Division of Immunology, Department of Microbiology and Immunology, College of Medicine and Health Sciences, Sultan Qaboos University, P.O. Box 35, Muscat, 123, Oman

Department of Pharmacognosy, College of Pharmacy, King Saud University, P.O. Box 2457, Riyadh 11451, Saudi Arabia

Department of Community Health, Faculty of Medical Sciences, Al-Baha University, Al-Baha, P.O. Box 2457, Al-Baha 11451, Saudi Arabia

Received 28 May 2010; Accepted 20 July 2010

Academic Editor: Fuli Yu

Copyright © 2010 S. S. Hasson et al. This is an open access article distributed under the Creative Commons Attribution License, which permits unrestricted use, distribution, and reproduction in any medium, provided the original work is properly cited.

Abstract

Envenoming by Echis saw-scaled viper is the leading cause of death and morbidity in Africa due to snake bite.
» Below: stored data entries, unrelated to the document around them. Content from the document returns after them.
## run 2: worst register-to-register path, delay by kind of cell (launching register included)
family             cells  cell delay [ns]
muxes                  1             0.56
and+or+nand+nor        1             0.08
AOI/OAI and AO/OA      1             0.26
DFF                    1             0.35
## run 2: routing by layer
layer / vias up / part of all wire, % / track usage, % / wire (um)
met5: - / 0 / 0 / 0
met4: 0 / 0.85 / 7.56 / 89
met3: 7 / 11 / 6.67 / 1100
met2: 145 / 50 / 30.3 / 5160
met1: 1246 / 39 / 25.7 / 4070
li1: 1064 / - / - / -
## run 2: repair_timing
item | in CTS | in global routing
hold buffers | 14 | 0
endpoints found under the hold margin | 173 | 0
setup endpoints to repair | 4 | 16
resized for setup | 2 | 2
<file path="config.mk">
export PLATFORM = sky130hd
export DESIGN_NAME = block_request_chain_validator_top
export DESIGN_NICKNAME = d
export VERILOG_FILES = /design/src/rtl/bcv_pkg.sv /design/src/rtl/block_request_chain_validator_top.sv /design/src/rtl/bcv_chain.sv /design/src/rtl/bcv_rsp_reg.sv
export SDC_FILE = /design/constraint.sdc
export NUM_CORES = 1
export LEC_CHECK = 0
export BUFFER_PORTS_ARGS = -buffer_cell sky130_fd_sc_hd__buf_2
export CORE_MARGIN = 2
export CORE_UTILIZATION = 58
export CTS_CLUSTER_DIAMETER = 150
export DETAILED_ROUTE_END_ITERATION = 6
export PLACE_DENSITY = 0.78
export SLEW_MARGIN = 20
export SYNTH_ARGS = -nofsm -noshare
export SYNTH_HDL_FRONTEND = slang
export SYNTH_HIERARCHICAL = 1
export SYNTH_SLANG_ARGS = --single-unit
</file>
<file path="constraint.sdc">
create_clock -name clock -period 6.5 [get_ports clock]
set_clock_uncertainty 0.15 [all_clocks]
set_input_delay 0.975 -clock clock [delete_from_list [all_inputs] [get_ports clock]]
set_output_delay 0.975 -clock clock [all_outputs]
set_load 0.1 [all_outputs]
</file>
<file path="src/rtl/bcv_pkg.sv">
`default_nettype none

package bcv_pkg;

   // request type words
   localparam logic [31:0] TYPE_READ      = 32'd0;
   localparam logic [31:0] TYPE_WRITE     = 32'd1;
   localparam logic [31:0] TYPE_FLUSH     = 32'd4;
   localparam logic [31:0] TYPE_FLUSH_OUT = 32'd5;
   localparam logic [31:0] TYPE_IDENT     = 32'd8;
   localparam logic [31:0] TYPE_DISCARD   = 32'd11;
   localparam logic [31:0] BARRIER_BIT    = 32'h8000_0000;

   localparam logic [31:0] HEADER_BYTES = 32'd16;
   localparam logic [31:0] STATUS_BYTES = 32'd1;
   localparam int          SECTOR_SHIFT = 9;

   // result actions
   localparam logic [1:0] ACT_ABORT    = 2'd0;
   localparam logic [1:0] ACT_COMPLETE = 2'd1;
   localparam logic [1:0] ACT_DISPATCH = 2'd2;

   // completion status
   localparam logic [1:0] ST_OK     = 2'd0;
   localparam logic [1:0] ST_IOERR  = 2'd1;
   localparam logic [1:0] ST_UNSUPP = 2'd2;

   // operation codes
   localparam logic [2:0] OP_READ    = 3'd0;
   localparam logic [2:0] OP_WRITE   = 3'd1;
   localparam logic [2:0] OP_DISCARD = 3'd2;
   localparam logic [2:0] OP_FLUSH   = 3'd3;
   localparam logic [2:0] OP_IDENT   = 3'd4;
   localparam logic [2:0] OP_OTHER   = 3'd5;

   // register indexes
   localparam logic [1:0] CSR_CAPACITY = 2'd0;
   localparam logic [1:0] CSR_READ_ONLY = 2'd1;
   localparam logic [1:0] CSR_BACKEND  = 2'd2;

   localparam int CSR_DATA_W  = 48;
   localparam int CSR_INDEX_W = 2;
   localparam int BYTES_W     = 38;
   localparam int SEG_COUNT_W = 7;

   typedef struct packed {
      logic [31:0] desc_len;
      logic        device_writes;
      logic        last;
      logic [31:0] req_type;
      logic [63:0] req_sector;
   } bcv_item_type;

   typedef struct packed {
      logic [1:0]             action;
      logic [1:0]             status;
      logic [2:0]             operation;
      logic [63:0]            start_sector;
      logic [BYTES_W-1:0]     total_bytes;
      logic [SEG_COUNT_W-1:0] segment_count;
   } bcv_result_type;

   typedef struct packed {
      logic [CSR_DATA_W-1:0] capacity_sectors;
      logic                  read_only;
      logic                  backend_present;
   } bcv_cfg_type;

   function automatic logic [2:0] op_code(input logic [31:0] t);
      case (t)
         TYPE_READ:      op_code = OP_READ;
         TYPE_WRITE:     op_code = OP_WRITE;
         TYPE_DISCARD:   op_code = OP_DISCARD;
         TYPE_FLUSH:     op_code = OP_FLUSH;
         TYPE_FLUSH_OUT: op_code = OP_FLUSH;
         TYPE_IDENT:     op_code = OP_IDENT;
         default:        op_code = OP_OTHER;
      endcase
   endfunction

endpackage

`default_nettype wire

</file>
<file path="src/rtl/block_request_chain_validator_top.sv">
`default_nettype none

// Block request chain validator. Descriptors of a block request chain enter
// one per item on the req_ channel: header first, then data segments, then
// the status descriptor with req_last set. Exactly one result leaves on the
// rsp_ channel per chain, for the descriptor marked last: abort, complete with
// a status, or dispatch, with operation, sector, byte total and segment count.
// A descriptor is taken every cycle but for the stall below; a result shows
// on rsp_valid after its last descriptor has passed the input register, then
// the result register. A last descriptor waits in the input register only
// while the result register is full and rsp_ready is low, and that stalls the
// input. The csr_ port sets capacity, read-only and backend presence; it is to
// be written only while no chain is in flight; the block does not enforce it.
module block_request_chain_validator_top #(
   parameter int MAX_SEGMENTS = 64
) (
   input  wire logic                                clock,
   input  wire logic                                reset,

   input  wire logic                                req_valid,
   output logic                                     req_ready,
   input  wire logic [31:0]                         req_desc_len,
   input  wire logic                                req_device_writes,
   input  wire logic                                req_last,
   input  wire logic [31:0]                         req_req_type,
   input  wire logic [63:0]                         req_req_sector,

   output logic                                     rsp_valid,
   input  wire logic                                rsp_ready,
   output logic [1:0]                               rsp_action,
   output logic [1:0]                               rsp_status,
   output logic [2:0]                               rsp_operation,
   output logic [63:0]                              rsp_start_sector,
   output logic [bcv_pkg::BYTES_W-1:0]              rsp_total_bytes,
   output logic [bcv_pkg::SEG_COUNT_W-1:0]          rsp_segment_count,

   input  wire logic                                csr_write_en,
   input  wire logic [bcv_pkg::CSR_INDEX_W-1:0]     csr_index,
   input  wire logic [bcv_pkg::CSR_DATA_W-1:0]      csr_wdata
);
   import bcv_pkg::*;

   bcv_cfg_type    cfg_ff, cfg_in;
   logic           in_valid_ff, in_valid_in;
   bcv_item_type   in_item_ff, in_item_in;
   logic           step;
   logic           can_load;
   bcv_result_type result;
   bcv_result_type rsp_data;

   always_comb begin
      cfg_in = cfg_ff;
      if (csr_write_en) begin
         case (csr_index)
            CSR_CAPACITY:  cfg_in.capacity_sectors = csr_wdata;
            CSR_READ_ONLY: cfg_in.read_only        = csr_wdata[0];
            CSR_BACKEND:   cfg_in.backend_present  = csr_wdata[0];
            default:       cfg_in = cfg_ff;
         endcase
      end
   end

   always_ff @(posedge clock) begin
      if (reset) begin
         cfg_ff <= '0;
      end else begin
         cfg_ff <= cfg_in;
      end
   end

   // only a last descriptor needs room in the result register
   assign step      = in_valid_ff && (!in_item_ff.last || can_load);
   assign req_ready = !in_valid_ff || step;

   always_comb begin
      in_valid_in = in_valid_ff;
      in_item_in  = in_item_ff;
      if (req_ready) begin
         in_valid_in = req_valid;
         in_item_in  = '{desc_len:      req_desc_len,
                         device_writes: req_device_writes,
                         last:          req_last,
                         req_type:      req_req_type,
                         req_sector:    req_req_sector};
      end
   end

   always_ff @(posedge clock) begin
      if (reset) begin
         in_valid_ff <= 1'b0;
      end else begin
         in_valid_ff <= in_valid_in;
      end
   end

   always_ff @(posedge clock) begin
      in_item_ff <= in_item_in;
   end

   bcv_chain #(
      .MAX_SEGMENTS(MAX_SEGMENTS)
   ) u_chain (
      .clock  (clock),
      .reset  (reset),
      .step   (step),
      .item   (in_item_ff),
      .cfg    (cfg_ff),
      .result (result)
   );

   bcv_rsp_reg u_rsp (
      .clock     (clock),
      .reset     (reset),
      .load      (step && in_item_ff.last),
      .result    (result),
      .can_load  (can_load),
      .rsp_valid (rsp_valid),
      .rsp_ready (rsp_ready),
      .rsp_data  (rsp_data)
   );

   assign rsp_action        = rsp_data.action;
   assign rsp_status        = rsp_data.status;
   assign rsp_operation     = rsp_data.operation;
   assign rsp_start_sector  = rsp_data.start_sector;
   assign rsp_total_bytes   = rsp_data.total_bytes;
   assign rsp_segment_count = rsp_data.segment_count;

endmodule

`default_nettype wire

</file>
<file path="src/rtl/bcv_chain.sv">
`default_nettype none

module bcv_chain #(
   parameter int MAX_SEGMENTS = 64
) (
   input  wire logic                    clock,
   input  wire logic                    reset,
   input  wire logic                    step,
   input  wire bcv_pkg::bcv_item_type   item,
   input  wire bcv_pkg::bcv_cfg_type    cfg,
   output bcv_pkg::bcv_result_type      result
);
   import bcv_pkg::*;

   localparam int POS_W = $clog2(MAX_SEGMENTS + 3);
   localparam logic [POS_W-1:0] SEG_LIMIT = POS_W'(MAX_SEGMENTS);
   localparam logic [POS_W-1:0] POS_SAT   = POS_W'(MAX_SEGMENTS + 2);

   logic [POS_W-1:0]   pos_ff, pos_in;
   logic [31:0]        held_type_ff, held_type_in;
   logic [63:0]        held_sector_ff, held_sector_in;
   logic [BYTES_W-1:0] byte_total_ff, byte_total_in;
   logic               header_bad_ff, header_bad_in;
   logic               conflict_ff, conflict_in;

   logic [31:0]        type_masked;
   logic               wop;
   logic [POS_W-1:0]   segs;
   logic               chain_bad;
   logic [64:0]        end_sector;
   logic               range_bad;
   logic               ioerr;
   logic [2:0]         op;

   assign type_masked = held_type_ff & ~BARRIER_BIT;
   assign wop  = (type_masked == TYPE_WRITE) || (type_masked == TYPE_DISCARD);
   assign segs = pos_ff - POS_W'(1);
   assign op   = op_code(type_masked);

   assign chain_bad = (segs > SEG_LIMIT) || header_bad_ff ||
                      (item.desc_len != STATUS_BYTES) || !item.device_writes;

   // sector plus whole sectors of data, kept one bit wider so it cannot wrap
   assign end_sector = {1'b0, held_sector_ff} +
                       65'(byte_total_ff[BYTES_W-1:SECTOR_SHIFT]);
   assign range_bad  = (byte_total_ff[SECTOR_SHIFT-1:0] != '0) ||
                       (end_sector > {17'd0, cfg.capacity_sectors});

   assign ioerr = !cfg.backend_present || (wop && cfg.read_only) || conflict_ff;

   always_comb begin
      result = '0;
      if ((pos_ff != '0) && !chain_bad) begin
         result.operation     = op;
         result.start_sector  = held_sector_ff;
         result.total_bytes   = byte_total_ff;
         result.segment_count = SEG_COUNT_W'(segs);
         if (ioerr) begin
            result.action = ACT_COMPLETE;
            result.status = ST_IOERR;
         end else begin
            case (type_masked)
               TYPE_READ, TYPE_WRITE: begin
                  if (range_bad) begin
                     result.action = ACT_COMPLETE;
                     result.status = ST_IOERR;
                  end else begin
                     result.action = ACT_DISPATCH;
                  end
               end
               TYPE_DISCARD, TYPE_FLUSH, TYPE_FLUSH_OUT: begin
                  result.action = ACT_DISPATCH;
               end
               TYPE_IDENT: begin
                  result.action = ACT_COMPLETE;
                  result.status = ST_OK;
               end
               default: begin
                  result.action = ACT_COMPLETE;
                  result.status = ST_UNSUPP;
               end
            endcase
         end
      end
   end

   always_comb begin
      pos_in         = pos_ff;
      held_type_in   = held_type_ff;
      held_sector_in = held_sector_ff;
      byte_total_in  = byte_total_ff;
      header_bad_in  = header_bad_ff;
      conflict_in    = conflict_ff;
      if (step) begin
         if (pos_ff == '0) begin
            held_type_in   = item.req_type;
            held_sector_in = item.req_sector;
            header_bad_in  = item.device_writes || (item.desc_len != HEADER_BYTES);
            if (item.last) begin
               header_bad_in = 1'b0;
            end else begin
               pos_in = POS_W'(1);
            end
         end else if (!item.last) begin
            // segments past the limit are counted but not accumulated
            if (pos_ff <= SEG_LIMIT) begin
               byte_total_in = byte_total_ff + BYTES_W'(item.desc_len);
               if (!item.device_writes != wop) begin
                  conflict_in = 1'b1;
               end
            end
            if (pos_ff < POS_SAT) begin
               pos_in = pos_ff + POS_W'(1);
            end
         end else begin
            pos_in        = '0;
            byte_total_in = '0;
            header_bad_in = 1'b0;
            conflict_in   = 1'b0;
         end
      end
   end

   always_ff @(posedge clock) begin
      if (reset) begin
         pos_ff        <= '0;
         byte_total_ff <= '0;
         header_bad_ff <= 1'b0;
         conflict_ff   <= 1'b0;
      end else begin
         pos_ff        <= pos_in;
         byte_total_ff <= byte_total_in;
         header_bad_ff <= header_bad_in;
         conflict_ff   <= conflict_in;
      end
   end

   always_ff @(posedge clock) begin
      held_type_ff   <= held_type_in;
      held_sector_ff <= held_sector_in;
   end

endmodule

`default_nettype wire

</file>
<file path="src/rtl/bcv_rsp_reg.sv">
`default_nettype none

module bcv_rsp_reg (
   input  wire logic                     clock,
   input  wire logic                     reset,
   input  wire logic                     load,
   input  wire bcv_pkg::bcv_result_type  result,
   output logic                          can_load,
   output logic                          rsp_valid,
   input  wire logic                     rsp_ready,
   output bcv_pkg::bcv_result_type       rsp_data
);
   import bcv_pkg::*;

   logic           valid_ff, valid_in;
   bcv_result_type data_ff, data_in;

   assign can_load = !valid_ff || rsp_ready;

   always_comb begin
      valid_in = valid_ff;
      data_in  = data_ff;
      if (load) begin
         valid_in = 1'b1;
         data_in  = result;
      end else if (rsp_ready) begin
         valid_in = 1'b0;
      end
   end

   always_ff @(posedge clock) begin
      if (reset) begin
         valid_ff <= 1'b0;
      end else begin
         valid_ff <= valid_in;
      end
   end

   always_ff @(posedge clock) begin
      data_ff <= data_in;
   end

   assign rsp_valid = valid_ff;
   assign rsp_data  = data_ff;

endmodule

`default_nettype wire

</file>
=== After elaboration in Yosys (flattened, before gate mapping) ===
Cells that the tools add are included.

* Flip-flop bits (word level): 439
* Logic and storage cells: 109
* Input port bits: 185
* Output and inout port bits: 118

* Add/subtract/negate cells: 4
* Equality and inequality tests: 11
* Order comparisons: 4
* Muxes and demuxes: 20
* Reduce and logical (&&, ||, !) cells: 44
* Bitwise logic cells: 2

{| class="wikitable"
|+ Operator list
! operator !! count
|-
| two-way mux 38 bit || 2
|-
| adder 64 x 29 -> 65 bit || 1
|-
| greater-than comparator 65 x 48 -> 1 bit || 1
|-
| == test 31 x 3 -> 1 bit (second input constant) || 2
|-
| == test 31 x 4 -> 1 bit (second input constant) || 2
|-
| adder 38 x 32 -> 38 bit || 1
|-
| zero test 32 bit || 1
|-
| != test 32 x 1 -> 1 bit (second input constant) || 1
|-
| != test 32 x 5 -> 1 bit (second input constant) || 1
|-
| == test 31 x 1 -> 1 bit (second input constant) || 1
|-
| two-way mux 7 bit || 4
|-
| one-hot mux 3 bit (5 select lines) || 1
|-
| logical OR 1 bit || 11
|-
| AND reduction 2 bit || 5
|-
| two-way mux 1 bit || 9
|-
| nonzero test 9 bit || 1
|-
| one-hot mux 2 bit (2 select lines) || 2
|-
| nonzero test 2 bit || 4
|-
| adder 7 x 1 -> 7 bit (second input constant) || 1
|-
| greater-than comparator 7 bit (second input constant) || 1
|-
| less-or-equal comparator 7 bit (second input constant) || 1
|-
| zero test 7 bit || 1
|-
| less-than comparator 7 bit (second input constant) || 1
|-
| nonzero test 7 bit || 1
|-
| other kinds (17) || 29
|}

=== Depth between registers and ports, before layout ===
* Depth after elaboration: 9
* Gate-level depth with buffers: 24
* Depth with buffers taken out: 24

=== Hierarchy ===
Netlist, hierarchy kept.

{| class="wikitable"
|+ By module, submodules not included
! module !! area an instance (sq um) !! instances !! cells each !! seq. area each (sq um)
|-
| bcv_chain || 10910.5 || 1 || 1215 || 3793.6
|-
| block_request_chain_validator_top || 6183.4 || 1 || 354 || 4924.7
|-
| bcv_rsp_reg || 3529.6 || 1 || 120 || 3503.4
|}

=== Least setup slack after synthesis ===
No wires, ideal clock.

* Path kind: input port to flip-flop
* Start: input port rsp_ready
* End: register in_item_ff[0] (netlist name) (enable)
* Data arrival time: 4773 ps
* Cell stages on the path: 2
* Setup slack: -148 ps
* Buffers on the path: 0
* Setup time: 1724 ps
* Data required time: 4626 ps
* Path through: nand2b_4 -> nand3b_1

* Longest elaborated chain between the ends: 4

{| class="wikitable"
|+ RTL lines
! what !! RTL line !! RTL
|-
| from (decl) || block_request_chain_validator_top.sv:29 || <nowiki>input wire logic rsp_ready,</nowiki>
|-
| logical OR 1 bit || bcv_rsp_reg.sv:18 || <nowiki>assign can_load = !valid_ff || rsp_ready;</nowiki>
|-
| logical OR 1 bit || block_request_chain_validator_top.sv:72 || <nowiki>assign step = in_valid_ff && (!in_item_ff.last || can_load);</nowiki>
|-
| logical AND 1 bit || block_request_chain_validator_top.sv:72 ||
|-
| logical OR 1 bit || block_request_chain_validator_top.sv:73 || <nowiki>assign req_ready = !in_valid_ff || step;</nowiki>
|-
| named net req_ready || block_request_chain_validator_top.sv:21 || <nowiki>output logic req_ready,</nowiki>
|-
| to (signal assigned) || block_request_chain_validator_top.sv:97 || <nowiki>in_item_ff <= in_item_in;</nowiki>
|-
| to (decl) || block_request_chain_validator_top.sv:45 || <nowiki>bcv_item_type in_item_ff, in_item_in;</nowiki>
|}

The timed path passes the listed nets, and every way through them passes these cells.
A chain may end at the register's enable or synchronous reset.

=== Worst setup path in the final report ===
* Start: register u_chain.byte_total_ff[9]
* End: register u_rsp.data_ff, in the netlist u_rsp/rsp_data[112], data pin

* Longest elaborated chain between the ends: 6

{| class="wikitable"
|+ RTL lines
! what !! RTL line !! RTL
|-
| from (decl) || bcv_chain.sv:22 || <nowiki>logic [BYTES_W-1:0] byte_total_ff, byte_total_in;</nowiki>
|-
| from (signal assigned) || bcv_chain.sv:132 || <nowiki>byte_total_ff <= byte_total_in;</nowiki>
|-
| adder 64 x 29 -> 65 bit || bcv_chain.sv:44 || <nowiki>assign end_sector = {1'b0, held_sector_ff} +</nowiki>
|-
| greater-than comparator 65 x 48 -> 1 bit || bcv_chain.sv:47 || <nowiki>(end_sector > {17'd0, cfg.capacity_sectors});</nowiki>
|-
| logical OR 1 bit || bcv_chain.sv:46 || <nowiki>assign range_bad = (byte_total_ff[SECTOR_SHIFT-1:0] != '0) ||</nowiki>
|-
| two-way mux 1 bit || bcv_chain.sv:64 || <nowiki>if (range_bad) begin</nowiki>
|-
| one-hot mux 2 bit (2 select lines) || bcv_chain.sv:62 || <nowiki>case (type_masked)</nowiki>
|-
| two-way mux 3 bit || bcv_chain.sv:58 || <nowiki>if (ioerr) begin</nowiki>
|-
| to (signal assigned) || bcv_rsp_reg.sv:40 || <nowiki>data_ff <= data_in;</nowiki>
|-
| to (decl) || bcv_rsp_reg.sv:16 || <nowiki>bcv_result_type data_ff, data_in;</nowiki>
|}

Every way passes these cells.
Despite its medical importance, there have been few investigations into the toxin composition of the venom of this viper. Here, we report the cloning of cDNA sequences encoding four groups or isoforms of the haemostasis-disruptive Serine protease proteins SPs from the venom glands of Echis ocellatus. All these SP sequences encoded the cysteine residues scaffold that form the 6-disulphide bonds responsible for the characteristic tertiary structure of venom serine proteases. All the Echis ocellatus EoSP groups showed varying degrees of sequence similarity to published viper venom SPs. However, these groups also showed marked intercluster sequence conservation across them which were significantly different from that of previously published viper SPs. Because viper venom SPs exhibit a high degree of sequence similarity and yet exert profoundly different effects on the mammalian haemostatic system, no attempt was made to assign functionality to the new Echis ocellatus EoSPs on the basis of sequence alone. The extraordinary level of interspecific and intergeneric sequence conservation exhibited by the Echis ocellatus EoSPs and analogous serine proteases from other viper species leads us to speculate that antibodies to representative molecules should neutralise that we will exploit, by epidermal DNA immunization the biological function of this important group of venom toxins in vipers that are distributed throughout Africa, the Middle East, and the Indian subcontinent.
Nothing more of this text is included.